Multifunctional properties of Pr-substituted BaFe12O19 hexaferrites: structural, magnetic, optoelectronic, and ferroelectric investigation
摘要
This work presents a comprehensive investigation of the structural, magnetic, optical, and dielectric properties of praseodymium-doped barium hexaferrite nanomaterials, BaPrxFe12−xO19 (x = 0.00 and 1), synthesized via a heat treatment method at 850 °C. Fourier transform infrared (FTIR) spectroscopy confirms the formation of the hexaferrite phase through characteristic metal–oxygen vibrational modes and enables the evaluation of force constants, bond lengths, and functional groups.
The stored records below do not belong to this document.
### src/source/core_settings.svh
// Loopback core settings

`ifndef CORE_SETTINGS_SVH
`define CORE_SETTINGS_SVH

// Stream word width in bits, one 64-bit word per beat
`define CORE_DATA_W 64

// One byte enable per data byte
`define CORE_KEEP_W (`CORE_DATA_W / 8)

// Frame FIFO depth in beats
// Must be a power of two
`define CORE_FIFO_DEPTH 2048

// Heartbeat reload value
// About 0.5 s per half period at 125 MHz
`define CORE_HB_COUNT 62500000

`endif
### src/source/heartbeat_led.sv
// Heartbeat LED blinker

`resetall
`timescale 1ns/100ps
`default_nettype none

`include "core_settings.svh"

module heartbeat_led #(
    // Reload value, the LED toggles every HB_COUNT+1 cycles
    parameter int HB_COUNT = `CORE_HB_COUNT
) (
    input  wire logic clk_125mhz,
    input  wire logic rst_125mhz,

    // Active low heartbeat LED
    output wire logic led_hb
);

localparam int CNT_W = $clog2(HB_COUNT + 1);

logic [CNT_W-1:0] hb_cnt;
logic             hb_bit;

// LED is lit while the bit is high
assign led_hb = !hb_bit;

always_ff @(posedge clk_125mhz) begin
    if (hb_cnt == '0) begin
        hb_cnt <= CNT_W'(HB_COUNT);
        hb_bit <= !hb_bit;
    end else begin
        hb_cnt <= hb_cnt - 1'b1;
    end

    // Zero count makes the first toggle come right after reset
    if (rst_125mhz) begin
        hb_cnt <= '0;
        hb_bit <= 1'b0;
    end
end

endmodule

`resetall

### config.mk
export PLATFORM = sky130hd
export DESIGN_NAME = heartbeat_led
export DESIGN_NICKNAME = d
export VERILOG_FILES = /design/src/source/heartbeat_led.sv
export VERILOG_INCLUDE_DIRS = /design/src /design/src/source
export SDC_FILE = /design/constraint.sdc
export NUM_CORES = 1
export LEC_CHECK = 0
export ABC_AREA = 1
export ABC_CLOCK_PERIOD_IN_PS = 1800
export BUFFER_PORTS_ARGS = -buffer_cell sky130_fd_sc_hd__buf_4
export CORE_MARGIN = 3
export CORE_UTILIZATION = 60
export CTS_CLUSTER_DIAMETER = 50
export DETAILED_ROUTE_END_ITERATION = 10
export PLACE_DENSITY = 0.77
export SLEW_MARGIN = 20
export SYNTH_ARGS = -nofsm -noshare
export SYNTH_HDL_FRONTEND = slang
export SYNTH_SLANG_ARGS = --single-unit
### constraint.sdc
create_clock -name clk_125mhz -period 1.8 [get_ports clk_125mhz]
set_clock_uncertainty 0.1 [all_clocks]
set_input_delay 0.36 -clock clk_125mhz [delete_from_list [all_inputs] [get_ports clk_125mhz]]
set_output_delay 0.36 -clock clk_125mhz [all_outputs]
set_load 0.05 [all_outputs]
==> results of run 1 <==
sequential cells by signal (all words and copies together), names as in the netlist:
register,flops
hb_cnt,26
hb_bit,1
cells in the final DEF (no fill, tap or decap), types with 2 or more instances in the layout:
cell,n
nor2_4,6
nand2_1,41
buf_4,3
clkbuf_4,3
dfxtp_1,27
nand3b_1,3
a31oi_1,2
a31oi_2,3
o21ai_0,3
nand3_2,4
inv_1,24
nand4_1,8
ha_1,2
xnor2_1,6
nand2_2,7
nor2_1,36
nand3_1,17
a21oi_1,7
nor2_2,13
cell type report:
cell class	count	area, um2
Multi-Input combinational cell	167	955
Tap cell	30	37.5
Clock buffer	4	26.3
Sequential cell	27	541
Fill cell	217	843
Inverter	26	97.6
Timing Repair Buffer	3	22.5
metal layers:
metal / GRT usage [%] / vias up / wire (um)
met4: 9.93 / 0 / 65
met1: 30.8 / 611 / 1610
met3: 2.00 / 5 / 134
li1: - / 719 / -
met2: 34.5 / 33 / 1490
met5: 0 / - / 0
worst min path at each step:
stage / from / to / slack, ps / depth (start not counted)
global route: rst_125mhz / hb_cnt[7] / 140 / 2
global placement: hb_cnt[0] / hb_cnt[0] / 300 / 1
detailed placement: hb_cnt[0] / hb_cnt[0] / 310 / 1
floorplan: hb_cnt[0] / hb_cnt[0] / 290 / 1
finish: rst_125mhz / hb_cnt[7] / 160 / 2
CTS: rst_125mhz / hb_cnt[7] / 150 / 2
synthesized netlist by cell type:
| cell type | n | area [um2] |
|---|---|---|
| nor2_1 | 36 | 135 |
| or2_2 | 1 | 6.26 |
| a31oi_1 | 2 | 12.5 |
| a21oi_1 | 7 | 35.0 |
| nor2_4 | 6 | 67.6 |
| a31oi_2 | 3 | 37.5 |
| ha_1 | 2 | 25.0 |
| nand3b_1 | 3 | 22.5 |
| inv_2 | 1 | 3.75 |
| nand3_2 | 4 | 40.0 |
| nand4_1 | 8 | 50.1 |
| nand3_1 | 17 | 85.1 |
| xnor2_1 | 6 | 52.6 |
| buf_4 | 1 | 7.51 |
| xor2_1 | 1 | 8.76 |
| buf_6 | 1 | 11.3 |
| or2_0 | 1 | 6.26 |
| clkbuf_2 | 1 | 5.00 |
| nor2_2 | 13 | 81.3 |
| nand4_2 | 1 | 12.5 |
| nor2_8 | 1 | 20.0 |
| inv_1 | 24 | 90.1 |
| nand2_2 | 7 | 43.8 |
| o21ai_0 | 3 | 15.0 |
| nand3_4 | 1 | 17.5 |
| and2_1 | 1 | 6.26 |
| dfxtp_1 | 27 | 541 |
| nand2_1 | 41 | 154 |
| nand2_4 | 1 | 11.3 |
| a21oi_2 | 1 | 8.76 |
| clkinv_1 | 1 | 3.75 |
metrics by stage:
stage          std cells  hold WS, ps  cell area, um2
3_5_place_dp         253          306            1650
3_3_place_gp         253          300            1650
4_1_cts              257          148            1680
2_1_floorplan        223          293            1620
6_report             257          161            1680
5_1_grt              257          144            1680
worst max-delay path, cell delays in order, from the launching register on:
cell,delay (ps)
dfxtp_1,330
inv_1,140
ha_1,210
nand4_2,130
nor2_4,130
nand3_4,90
buf_4,210
nand3_2,90
nand2_1,50
inv_1,50
cell families after synthesis:
logic type               count (synthesis)
adder cells (fa/ha/maj)                  2
flip-flops                              27
buffers and inverters                   29
AND/OR/NAND/NOR                        142
AO/OA/AOI/OAI                           16
XOR/XNOR                                 7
X-ray diffraction (XRD) analysis reveals the formation of M-type hexaferrite with a hexagonal structure, accompanied by a minor BaFe2O4 secondary phase, while providing detailed crystallographic parameters influenced by Pr3+ substitution. Thermogravimetric analysis (TGA) demonstrates excellent thermal stability of the samples beyond 780 °C, indicating their suitability for high-temperature applications. Magnetic characterization using vibrating sample magnetometry (VSM) shows a notable enhancement in magnetic behavior with Pr incorporation, attributed to lattice distortion and modified superexchange interactions. Optical properties investigated via UV–Visible spectroscopy reveal a direct band gap, which increases systematically with Pr concentration, highlighting effective band gap tuning—one of the key novel outcomes of this study. Dielectric and ferroelectric measurements indicate that Pr3+ ion substitution suppresses electrical leakage by stabilizing the lattice and hindering charge carrier mobility, thereby enhancing remnant polarization and coercive polarization. Overall, the improved structural stability, enhanced magnetic performance, tunable optical band gap, and favorable dielectric characteristics establish Pr-doped BaFe12O19 nanomaterials as promising multifunctional candidates for advanced optical, magnetic, electronic, and potential biomedical applications.